Records drawn from a dataset
==> config.mk <==
export PLATFORM = sky130hd
export DESIGN_NAME = multi_channel_period_capture_core
export DESIGN_NICKNAME = d
export VERILOG_FILES = /design/src/design/mcpc_pkg.sv /design/src/design/multi_channel_period_capture_core.sv /design/src/design/mcpc_period_calc.sv
export SDC_FILE = /design/constraint.sdc
export NUM_CORES = 1
export LEC_CHECK = 0
export BUFFER_PORTS_ARGS = -buffer_cell sky130_fd_sc_hd__buf_2
export CAP_MARGIN = 0
export CORE_MARGIN = 8
export CORE_UTILIZATION = 45
export CTS_CLUSTER_DIAMETER = 200
export DETAILED_ROUTE_END_ITERATION = 7
export PLACE_DENSITY_LB_ADDON = 0.15
export SLEW_MARGIN = 40
export SYNTH_ARGS = -nofsm -noshare
export SYNTH_HDL_FRONTEND = slang
export SYNTH_HIERARCHICAL = 1
export SYNTH_SLANG_ARGS = --single-unit
==> constraint.sdc <==
create_clock -name clk -period 5.47 [get_ports clk]
set_input_delay 0.547 -clock clk [delete_from_list [all_inputs] [get_ports clk]]
set_output_delay 0.547 -clock clk [all_outputs]
set_load 0.01 [all_outputs]
<file path="config.mk">
export PLATFORM = sky130hd
export DESIGN_NAME = charge_full_confirm_monitor_core
export DESIGN_NICKNAME = d
export VERILOG_FILES = /design/src/rtl/core/cfcm_pkg.sv /design/src/rtl/core/charge_full_confirm_monitor_core.sv /design/src/rtl/core/cfcm_fifo.sv /design/src/rtl/core/cfcm_cfg.sv /design/src/rtl/core/cfcm_front.sv /design/src/rtl/core/cfcm_back.sv
export SDC_FILE = /design/constraint.sdc
export NUM_CORES = 1
export LEC_CHECK = 0
export BUFFER_PORTS_ARGS = -buffer_cell sky130_fd_sc_hd__buf_2
export CAP_MARGIN = 20
export CORE_ASPECT_RATIO = 0.8
export CORE_MARGIN = 3
export CORE_UTILIZATION = 63
export DETAILED_ROUTE_END_ITERATION = 7
export GPL_ROUTABILITY_DRIVEN = 0
export GPL_TIMING_DRIVEN = 1
export PLACE_DENSITY = 0.91
export SETUP_SLACK_MARGIN = 0.1
export SYNTH_ARGS = -nofsm -noshare
export SYNTH_HDL_FRONTEND = slang
export SYNTH_SLANG_ARGS = --single-unit
</file>
<file path="constraint.sdc">
create_clock -name i_clk -period 13 [get_ports i_clk]
set_clock_uncertainty 0.1 [all_clocks]
set_input_delay 1.3 -clock i_clk [delete_from_list [all_inputs] [get_ports i_clk]]
set_output_delay 1.3 -clock i_clk [all_outputs]
set_load 0.05 [all_outputs]
</file>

Requirement – Your task is to reproduce exactly the lines that begin at the line containing "export PLACE_DENSITY = 0.91" and end at the final line of the data above.

Answer section –
export PLACE_DENSITY = 0.91
export SETUP_SLACK_MARGIN = 0.1
export SYNTH_ARGS = -nofsm -noshare
export SYNTH_HDL_FRONTEND = slang
export SYNTH_SLANG_ARGS = --single-unit
</file>
<file path="constraint.sdc">
create_clock -name i_clk -period 13 [get_ports i_clk]
set_clock_uncertainty 0.1 [all_clocks]
set_input_delay 1.3 -clock i_clk [delete_from_list [all_inputs] [get_ports i_clk]]
set_output_delay 1.3 -clock i_clk [all_outputs]
set_load 0.05 [all_outputs]
</file>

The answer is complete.